CONSEIL NATIONAL DU MANIFESTE AMAZIGH 

COMMUNIQUE 

Le Conseil National du Manifeste Amazigh qui se compose du Comité National et des trois Comités Régionaux du Nord, du Centre et du Sud s’est réuni le dimanche 23 septembre au siège de l’association Asidd de Meknès. Après l’étude d’une série de questions organisationnelles et l’analyse des questions d’actualité, le Conseil a décidé de :

  1. Convoquer la troisième rencontre des signataires du Manifeste pour les 2, 3 et 4 novembre 2001 à Rabat. Le Conseil a pour ce faire mis sur pied un comité préparatoire composé des membres du Comité National et des membres des Comités Régionaux.
  2. Confirmer l’accueil favorable réservé aux développements du discours du Trône relatifs à la réhabilitation de l’amazigh en tant qu’identité, langue et culture ; en ce sens que ledit discours a considéré que la diversité culturelle et linguistique constitue un substratum nécessaire à la démocratie et a annoncé la création de l’Institut Royal de la Culture Amazigh. Le Conseil a insisté sur la nécessité d’une prompte mise en application de cette décision avec la participation des compétences du Mouvement Amazigh, de mettre l’Institut Royal au service de la langue et de la culture amazighes et d’éviter toutes déviations possibles.
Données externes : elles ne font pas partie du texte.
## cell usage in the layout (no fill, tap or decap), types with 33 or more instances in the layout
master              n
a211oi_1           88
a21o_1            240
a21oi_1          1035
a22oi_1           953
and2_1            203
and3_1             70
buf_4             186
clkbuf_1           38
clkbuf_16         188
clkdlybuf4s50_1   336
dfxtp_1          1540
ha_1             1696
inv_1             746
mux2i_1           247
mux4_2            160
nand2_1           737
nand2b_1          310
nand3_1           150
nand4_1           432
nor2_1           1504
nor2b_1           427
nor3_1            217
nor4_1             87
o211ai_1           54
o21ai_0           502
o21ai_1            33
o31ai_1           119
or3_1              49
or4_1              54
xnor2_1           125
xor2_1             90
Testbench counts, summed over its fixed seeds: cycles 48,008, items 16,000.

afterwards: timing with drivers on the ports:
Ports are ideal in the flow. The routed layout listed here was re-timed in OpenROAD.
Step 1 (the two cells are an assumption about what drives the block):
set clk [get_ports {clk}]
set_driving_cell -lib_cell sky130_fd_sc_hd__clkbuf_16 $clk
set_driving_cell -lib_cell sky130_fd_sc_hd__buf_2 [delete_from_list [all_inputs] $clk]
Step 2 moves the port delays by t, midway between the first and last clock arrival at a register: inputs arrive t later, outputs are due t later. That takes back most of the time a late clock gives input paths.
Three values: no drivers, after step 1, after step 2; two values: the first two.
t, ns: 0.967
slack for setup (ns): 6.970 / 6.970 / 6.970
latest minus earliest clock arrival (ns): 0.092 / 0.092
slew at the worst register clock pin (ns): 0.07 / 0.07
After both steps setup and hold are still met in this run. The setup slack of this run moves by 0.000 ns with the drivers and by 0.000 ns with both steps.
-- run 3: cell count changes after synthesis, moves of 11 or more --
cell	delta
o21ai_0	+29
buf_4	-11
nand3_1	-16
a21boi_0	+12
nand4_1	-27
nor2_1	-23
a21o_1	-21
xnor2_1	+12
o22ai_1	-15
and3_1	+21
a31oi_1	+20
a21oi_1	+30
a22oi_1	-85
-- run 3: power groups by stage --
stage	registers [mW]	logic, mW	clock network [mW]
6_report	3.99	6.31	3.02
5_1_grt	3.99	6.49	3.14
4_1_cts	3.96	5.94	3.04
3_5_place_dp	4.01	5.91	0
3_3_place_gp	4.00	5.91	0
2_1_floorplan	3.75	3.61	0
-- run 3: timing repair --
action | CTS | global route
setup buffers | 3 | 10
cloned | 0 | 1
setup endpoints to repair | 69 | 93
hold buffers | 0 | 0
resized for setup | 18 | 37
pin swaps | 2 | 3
Context: an optimization exercise on an open-source flow, tuned for small area, a short achievable clock period and few clock cycles. The choices shown serve that exercise and are no tape-out recipe.
Function was checked by simulation only, so behaviour that the tests miss may differ from the original.
Power is estimated from default activity; no workload was simulated.

**run.sh**
```bash
#!/bin/bash
# synth_recipe.tcl (not shown) runs the flow's synth.tcl, then flattens the netlist and writes it again
# the make line also repeats each setting of config.mk as NAME=value (left out here)
make -C /OpenROAD-flow-scripts/flow DESIGN_CONFIG=/design/flow/config.mk WORK_HOME=/design/flow/orfs CLKGATE_MAP_FILE= SYNTH_SCRIPT=/design/flow/synth_recipe.tcl finish
```
**config.mk**
```make
export PLATFORM = sky130hd
export DESIGN_NAME = stepper_engine
export DESIGN_NICKNAME = stepper_engine
export VERILOG_FILES = /design/flow/design.v
export SDC_FILE = /design/flow/constraint.sdc
export NUM_CORES = 4
export LEC_CHECK = 0
export CAP_MARGIN = 20
export CORE_MARGIN = 2
export CORE_UTILIZATION = 30
export SLEW_MARGIN = 20
```
**constraint.sdc**
```tcl
create_clock -name core_clock -period 20.0 [get_ports {clk}]
set_input_delay 4.0000 -clock core_clock [delete_from_list [all_inputs] [get_ports {clk}]]
set_output_delay 4.0000 -clock core_clock [all_outputs]
set_load 0.01 [all_outputs]
```
**design.v**
```verilog
module engine_div (
    input  wire        clk,
    input  wire        rst,
    input  wire        start,
    input  wire [63:0] dividend,
    input  wire [33:0] divisor,
    output reg         busy,
    output reg  [63:0] quot,
    output wire [33:0] rem
);
    reg [34:0] r;
    reg [33:0] d;
    reg [6:0]  cnt;
    wire [34:0] shifted = {r[33:0], quot[63]};
    wire [35:0] trial   = {1'b0, shifted} - {2'b00, d};
    assign rem = r[33:0];
    always @(posedge clk) begin
        if (rst) begin
            busy <= 1'b0;
            cnt  <= 7'd0;
            r    <= 35'd0;
            d    <= 34'd0;
            quot <= 64'd0;
        end else if (start) begin
            busy <= 1'b1;
            cnt  <= 7'd64;
            r    <= 35'd0;
            d    <= divisor;
            quot <= dividend;
        end else if (busy) begin
            if (!trial[35]) begin
                r    <= trial[34:0];
                quot <= {quot[62:0], 1'b1};
            end else begin
                r    <= shifted;
                quot <= {quot[62:0], 1'b0};
            end
            cnt <= cnt - 7'd1;
            if (cnt == 7'd1)
                busy <= 1'b0;
        end
    end
endmodule
module stepper_engine (
    input  wire        clk,
    input  wire        rst,
    input  wire        tick_valid,
    output wire        tick_ready,
    input  wire        bus_valid,
    input  wire        bus_write,
    input  wire [7:0]  bus_addr,
    input  wire [31:0] bus_wdata,
    output wire        bus_ready,
    output reg         bus_rvalid,
    output reg  [31:0] bus_rdata,
    output wire        step_out,
    output wire        dir_out,
    output wire        ena_out
);
    localparam integer TIMER_W    = 10;
    localparam [31:0]  K_T        = 32'd10000;
    localparam [31:0]  K_Q        = 32'd200000000;
    localparam [31:0]  K_C_NUM    = 32'd676;
    localparam [31:0]  K_C_DEN    = 32'd1000;
    localparam [31:0]  BOOT_DELAY = 32'd200;
    localparam [1:0] RS_STOP = 2'd0, RS_ACCEL = 2'd1, RS_RUN = 2'd2, RS_DECEL = 2'd3;
    localparam [3:0] S_IDLE   = 4'd0,
                     S_EDIV   = 4'd1,    
                     S_EFIN   = 4'd2,    
                     S_PSTART = 4'd3,    
                     S_PMD    = 4'd4,    
                     S_PQ     = 4'd5,    
                     S_PSQRT  = 4'd6,    
                     S_PSD    = 4'd7,    
                     S_PMSL   = 4'd8,    
                     S_PAL    = 4'd9,    
                     S_PBR    = 4'd10,   
                     S_PDV    = 4'd11,   
                     S_PDONE  = 4'd12;   
    reg [3:0] state;
    reg        direction;
    reg [1:0]  run_state;
    reg [31:0] step_delay;
    reg [31:0] min_delay;
    reg [31:0] accel_count;
    reg [31:0] decel_start;
    reg [31:0] decel_val;
    reg [31:0] rest;
    reg [31:0] last_accel_delay;
    reg [31:0] step_count;
    reg        edge_parity;
    reg        running;
    reg [31:0] arg_steps;
    reg [31:0] arg_accel;
    reg [31:0] arg_decel;
    reg [31:0] arg_speed;
    reg [TIMER_W-1:0] cnt;
    reg [TIMER_W-1:0] ccr;
    reg        ch_en;
    reg        tim_en;
    reg        out_q;
    reg        ena_q;
    reg [31:0] p_n;
    reg [31:0] p_md;
    reg [31:0] p_sd;
    reg [63:0] p_msl;
    reg [31:0] p_al;
    reg [31:0] p_dv;
    reg [31:0] sq_x;
    reg [17:0] sq_rem;
    reg [15:0] sq_root;
    reg [4:0]  sq_cnt;
    reg        e_xneg;
    reg        e_qneg;
    assign step_out = out_q;
    assign dir_out  = direction;
    assign ena_out  = ena_q;
    wire tick_acc = (state == S_IDLE) && tick_valid;
    wire is_cmd_wr = bus_valid && bus_write && (bus_addr == 8'h00);
    wire plan_ok   = !running && (arg_accel != 32'd0) && (arg_decel != 32'd0) &&
                     (arg_speed != 32'd0) && (arg_steps != 32'd0) &&
                     (arg_steps != 32'h8000_0000);
    wire plan_req  = is_cmd_wr && (bus_wdata == 32'd1) && plan_ok;
    assign tick_ready = (state == S_IDLE);
    assign bus_ready  = ((state == S_IDLE) && !plan_req) || (state == S_PDONE);
    wire bus_acc_idle = (state == S_IDLE) && bus_valid && !plan_req;
    reg         div_start;
    reg  [63:0] div_dividend;
    reg  [33:0] div_divisor;
    wire        div_busy;
    wire [63:0] div_quot;
    wire [33:0] div_rem;
    engine_div u_div (
        .clk      (clk),
        .rst      (rst),
        .start    (div_start),
        .dividend (div_dividend),
        .divisor  (div_divisor),
        .busy     (div_busy),
        .quot     (div_quot),
        .rem      (div_rem)
    );
    reg  [31:0] mul_a;
    reg  [31:0] mul_b;
    wire [63:0] mul_p = mul_a * mul_b;
    wire [TIMER_W-1:0] cnt_next = cnt + {{(TIMER_W-1){1'b0}}, 1'b1};
    wire               match    = tim_en && ch_en && (cnt_next == ccr);
    wire [31:0] sc_inc = step_count + 32'd1;
    wire [31:0] ac_inc = accel_count + 32'd1;
    wire [33:0] e_x    = {step_delay[31], step_delay, 1'b0} + {{2{rest[31]}}, rest};
    wire [33:0] e_q    = {ac_inc, 2'b01};
    wire [33:0] e_xmag = e_x[33] ? (~e_x + 34'd1) : e_x;
    wire [33:0] e_qmag = e_q[33] ? (~e_q + 34'd1) : e_q;
    wire [63:0] e_quot   = (e_xneg ^ e_qneg) ? (~div_quot + 64'd1) : div_quot;
    wire [33:0] e_rem    = e_xneg ? (~div_rem + 34'd1) : div_rem;
    wire [31:0] e_newdel = step_delay - e_quot[31:0];
    wire [31:0] steps_abs = arg_steps[31] ? (~arg_steps + 32'd1) : arg_steps;
    wire [17:0] sq_rem_sh = {sq_rem[15:0], sq_x[31:30]};
    wire [17:0] sq_trial  = {sq_root, 2'b01};
    wire        sq_ge     = (sq_rem_sh >= sq_trial);
    wire al_le_msl = ({32'd0, p_al} <= p_msl);
    wire [31:0] dv_fix    = (p_dv == 32'd0) ? 32'hFFFF_FFFF : p_dv;
    wire        start_run = ($signed(p_sd) <= $signed(p_md));
    always @(*) begin
        div_start    = 1'b0;
        div_dividend = 64'd0;
        div_divisor  = 34'd1;
        mul_a        = 32'd0;
        mul_b        = 32'd0;
        case (state)
            S_IDLE: begin
                div_dividend = {30'd0, e_xmag};
                div_divisor  = e_qmag;
                div_start    = tick_acc && match && edge_parity &&
                               (run_state == RS_ACCEL || run_state == RS_DECEL);
            end
            S_PSTART: begin
                div_dividend = {32'd0, K_T};
                div_divisor  = {2'b00, arg_speed};
                div_start    = (p_n != 32'd1);
            end
            S_PMD: begin
                div_dividend = {32'd0, K_Q};
                div_divisor  = {2'b00, arg_accel};
                div_start    = !div_busy;
            end
            S_PSQRT: begin
                mul_a        = {16'd0, sq_root};
                mul_b        = K_C_NUM;
                div_dividend = mul_p;
                div_divisor  = {2'b00, K_C_DEN};
                div_start    = (sq_cnt == 5'd0);
            end
            S_PSD: begin
                mul_a        = arg_speed;
                mul_b        = arg_speed;
                div_dividend = mul_p;
                div_divisor  = {1'b0, arg_accel, 1'b0};
                div_start    = !div_busy;
            end
            S_PMSL: begin
                mul_a        = p_n;
                mul_b        = arg_decel;
                div_dividend = mul_p;
                div_divisor  = {2'b00, arg_accel} + {2'b00, arg_decel};
                div_start    = !div_busy;
            end
            S_PBR: begin
                mul_a        = p_msl[31:0];
                mul_b        = arg_accel;
                div_dividend = mul_p;
                div_divisor  = {2'b00, arg_decel};
                div_start    = !al_le_msl;
            end
            default: ;
        endcase
    end
    reg [31:0] rd_mux;
    always @(*) begin
        case (bus_addr)
            8'h04: rd_mux = {22'd0, 1'b0, out_q, ena_q, tim_en, ch_en,
                             edge_parity, direction, run_state, running};
            8'h08: rd_mux = arg_steps;
            8'h0C: rd_mux = arg_accel;
            8'h10: rd_mux = arg_decel;
            8'h14: rd_mux = arg_speed;
            8'h18: rd_mux = step_delay;
            8'h1C: rd_mux = min_delay;
            8'h20: rd_mux = accel_count;
            8'h24: rd_mux = decel_start;
            8'h28: rd_mux = decel_val;
            8'h2C: rd_mux = rest;
            8'h30: rd_mux = last_accel_delay;
            8'h34: rd_mux = step_count;
            default: rd_mux = 32'd0;
        endcase
    end
    always @(posedge clk) begin
        if (rst) begin
            state            <= S_IDLE;
            direction        <= 1'b0;
            run_state        <= RS_STOP;
            step_delay       <= 32'd0;
            min_delay        <= 32'd0;
            accel_count      <= 32'd0;
            decel_start      <= 32'd0;
            decel_val        <= 32'd0;
            rest             <= 32'd0;
            last_accel_delay <= 32'd0;
            step_count       <= 32'd0;
            edge_parity      <= 1'b0;
            running          <= 1'b0;
            arg_steps        <= 32'd0;
            arg_accel        <= 32'd0;
            arg_decel        <= 32'd0;
            arg_speed        <= 32'd0;
            cnt              <= {TIMER_W{1'b0}};
            ccr              <= {TIMER_W{1'b0}};
            ch_en            <= 1'b0;
            tim_en           <= 1'b0;
            out_q            <= 1'b0;
            ena_q            <= 1'b0;
            bus_rvalid       <= 1'b0;
            bus_rdata        <= 32'd0;
            p_n              <= 32'd0;
            p_md             <= 32'd0;
            p_sd             <= 32'd0;
            p_msl            <= 64'd0;
            p_al             <= 32'd0;
            p_dv             <= 32'd0;
            sq_x             <= 32'd0;
            sq_rem           <= 18'd0;
            sq_root          <= 16'd0;
            sq_cnt           <= 5'd0;
            e_xneg           <= 1'b0;
            e_qneg           <= 1'b0;
        end else begin
            bus_rvalid <= 1'b0;
            case (state)
            S_IDLE: begin
                if (tick_acc) begin
                    if (tim_en)
                        cnt <= cnt_next;
                    if (match) begin
                        out_q       <= ~out_q;
                        ccr         <= cnt_next + step_delay[TIMER_W-1:0];
                        edge_parity <= ~edge_parity;
                        if (edge_parity) begin
                            case (run_state)
                                RS_STOP: begin
                                    step_count  <= 32'd0;
                                    rest        <= 32'd0;
                                    accel_count <= 32'd0;
                                    ch_en       <= 1'b0;
                                    running     <= 1'b0;
                                end
                                RS_RUN: begin
                                    step_count <= sc_inc;
                                    if ($signed(sc_inc) >= $signed(decel_start)) begin
                                        accel_count <= decel_val;
                                        step_delay  <= last_accel_delay;
                                        run_state   <= RS_DECEL;
                                    end else begin
                                        step_delay  <= min_delay;
                                    end
                                end
                                default: begin
                                    e_xneg <= e_x[33];
                                    e_qneg <= e_q[33];
                                    state  <= S_EDIV;
                                end
                            endcase
                        end
                    end
                end else if (bus_valid && plan_req) begin
                    p_n   <= steps_abs;
                    state <= S_PSTART;
                end else if (bus_acc_idle) begin
                    if (bus_write) begin
                        case (bus_addr)
                            8'h00: if (bus_wdata == 32'd2) run_state <= RS_STOP;
                            8'h08: arg_steps <= bus_wdata;
                            8'h0C: arg_accel <= bus_wdata;
                            8'h10: arg_decel <= bus_wdata;
                            8'h14: arg_speed <= bus_wdata;
                            default: ;
                        endcase
                    end else begin
                        bus_rdata  <= rd_mux;
                        bus_rvalid <= 1'b1;
                    end
                end
            end
            S_EDIV: begin
                if (!div_busy)
                    state <= S_EFIN;
            end
            S_EFIN: begin
                step_count  <= sc_inc;
                accel_count <= ac_inc;
                rest        <= e_rem[31:0];
                step_delay  <= e_newdel;
                if (run_state == RS_ACCEL) begin
                    if ($signed(sc_inc) >= $signed(decel_start)) begin
                        accel_count <= decel_val;
                        run_state   <= RS_DECEL;
                    end else if ($signed(e_newdel) <= $signed(min_delay)) begin
                        last_accel_delay <= e_newdel;
                        step_delay       <= min_delay;
                        rest             <= 32'd0;
                        run_state        <= RS_RUN;
                    end
                end else begin
                    if (!ac_inc[31])
                        run_state <= RS_STOP;
                end
                state <= S_IDLE;
            end
            S_PSTART: begin
                state <= (p_n == 32'd1) ? S_PDONE : S_PMD;
            end
            S_PMD: begin
                if (!div_busy) begin
                    p_md  <= div_quot[31:0];
                    state <= S_PQ;
                end
            end
            S_PQ: begin
                if (!div_busy) begin
                    sq_x    <= div_quot[31:0];
                    sq_rem  <= 18'd0;
                    sq_root <= 16'd0;
                    sq_cnt  <= 5'd16;
                    state   <= S_PSQRT;
                end
            end
            S_PSQRT: begin
                if (sq_cnt != 5'd0) begin
                    sq_x    <= {sq_x[29:0], 2'b00};
                    sq_rem  <= sq_ge ? (sq_rem_sh - sq_trial) : sq_rem_sh;
                    sq_root <= {sq_root[14:0], sq_ge};
                    sq_cnt  <= sq_cnt - 5'd1;
                end else begin
                    state <= S_PSD;
                end
            end
            S_PSD: begin
                if (!div_busy) begin
                    p_sd  <= div_quot[31:0];
                    state <= S_PMSL;
                end
            end
            S_PMSL: begin
                if (!div_busy) begin
                    p_msl <= (div_quot == 64'd0) ? 64'd1 : div_quot;
                    state <= S_PAL;
                end
            end
            S_PAL: begin
                if (!div_busy) begin
                    p_al  <= (div_quot == 64'd0) ? 32'd1 : div_quot[31:0];
                    state <= S_PBR;
                end
            end
            S_PBR: begin
                if (al_le_msl) begin
                    p_dv  <= p_al - p_n;
                    state <= S_PDONE;
                end else begin
                    state <= S_PDV;
                end
            end
            S_PDV: begin
                if (!div_busy) begin
                    p_dv  <= ~div_quot[31:0] + 32'd1;
                    state <= S_PDONE;
                end
            end
            S_PDONE: begin
                direction <= arg_steps[31];
                if (p_n == 32'd1) begin
                    accel_count <= 32'hFFFF_FFFF;
                    run_state   <= RS_DECEL;
                    step_delay  <= BOOT_DELAY;
                    ccr         <= cnt + BOOT_DELAY[TIMER_W-1:0];
                end else begin
                    min_delay   <= p_md;
                    decel_val   <= dv_fix;
                    decel_start <= p_n + dv_fix;
                    accel_count <= 32'd0;
                    if (start_run) begin
                        step_delay <= p_md;
                        run_state  <= RS_RUN;
                        ccr        <= cnt + p_md[TIMER_W-1:0];
                    end else begin
                        step_delay <= p_sd;
                        run_state  <= RS_ACCEL;
                        ccr        <= cnt + p_sd[TIMER_W-1:0];
                    end
                end
                running <= 1'b1;
                ch_en   <= 1'b1;
                ena_q   <= 1'b1;
                tim_en  <= 1'b1;
                state   <= S_IDLE;
            end
            default: state <= S_IDLE;
            endcase
        end
    end
endmodule
```
==> run summary <==
==> sequential cells by signal (all words and copies together) (netlist names), 32 cells and up <==
| name | count |
|---|---|
| accel_count | 32 |
| arg_accel | 32 |
| arg_decel | 32 |
| arg_speed | 32 |
| arg_steps | 32 |
| bus_rdata | 32 |
| decel_start | 32 |
| decel_val | 32 |
| last_accel_delay | 32 |
| min_delay | 32 |
| p_al | 32 |
| p_dv | 32 |
| p_md | 32 |
| p_msl | 64 |
| p_n | 32 |
| p_sd | 32 |
| rest | 32 |
| sq_x | 32 |
| step_count | 32 |
| step_delay | 32 |
| u_div.d | 33 |
| u_div.quot | 64 |
| u_div.r | 34 |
Le Conseil a également réaffirmé son attachement à toutes les autres revendications légitimes et démocratiques figurant dans le Manifeste Amazigh, dont, à leur tête, la reconnaissance constitutionnelle de l’Amazigh.
  3. Considérer la décision d’instituer des interprètes amazighes dans les tribunaux comme un simple premier acte dans une action devant viser l’intégration de l’Amazigh dans l’espace judiciaire et, donc, l’abrogation de la loi qui interdit aux magistrats d’utiliser dans les juridictions toutes autres langues que l’arabe.
  4. Dénoncer le projet du ministre de la fonction publique qui vise à interdire l’utilisation d’autres langues que l’arabe dans l’administration. Le Conseil considère que ce projet constitue une tentative de priver Imazighen de leur droit d’utiliser leur propre langue dans l’administration publique.
  5. Prendre acte de l’abstention du gouvernement de traiter de la question amazigh lorsqu’il s’est penché sur le discours du Trône lors de son premier conseil de la rentrée politique (selon le compte rendu du porte-parole du gouvernement qui a évoqué tous les points traités par le discours du Trône et repris par le conseil du gouvernement, à l’exception de la question amazigh). Le Conseil considère que c’est là un aspect de la discrimination et de l’exclusion pratiquées à l’encontre de l’Amazigh en tant qu’identité, langue et culture de la part des partis de la coalition gouvernementale.
  6. Condamner tous les agissements contraires à la loi de certains officiers de l’état civil qui continuent de refuser d’enregistrer les prénoms amazighes.
  7. Dénoncer toutes sortes de dérangement et de gêne causés aux militants amazighes par certains agents d’autorité ainsi que les interdictions qui frappent les activités des associations culturelles amazighes.
  8. Considérer que les événements vécus par les USA le 11 septembre 2001 sont des actes terroristes condamnables, quelle que soit leur origine. Le Conseil condamne également l’exploitation des liens religieux, raciaux et culturels afin de pratiquer le terrorisme et la violence à l’encontre soit des Etats soit des peuples pauvres. Il appelle à ce propos la société internationale à œuvrer en vue de répandre une culture humaniste basée sur le principe du respect de l’être humain en le considérant comme une valeur suprême, dans le cadre de l’égalité absolue sans considération aucune de la race, de la confession, de la couleur de la peau ou de la langue. Le Conseil invite également toutes les grandes puissances à reconsidérer leurs politiques extérieures et leurs rapports avec les pays du tiers monde pour les bâtir sur un esprit de coopération et de solidarité en vue de construire un monde plus humain et plus tolérant.
  9. Inviter tous les militants du Mouvement Amazigh à se mobiliser en vue d’assurer le succès de « tawada », la marche nationale pour appuyer toutes les revendications amazighes.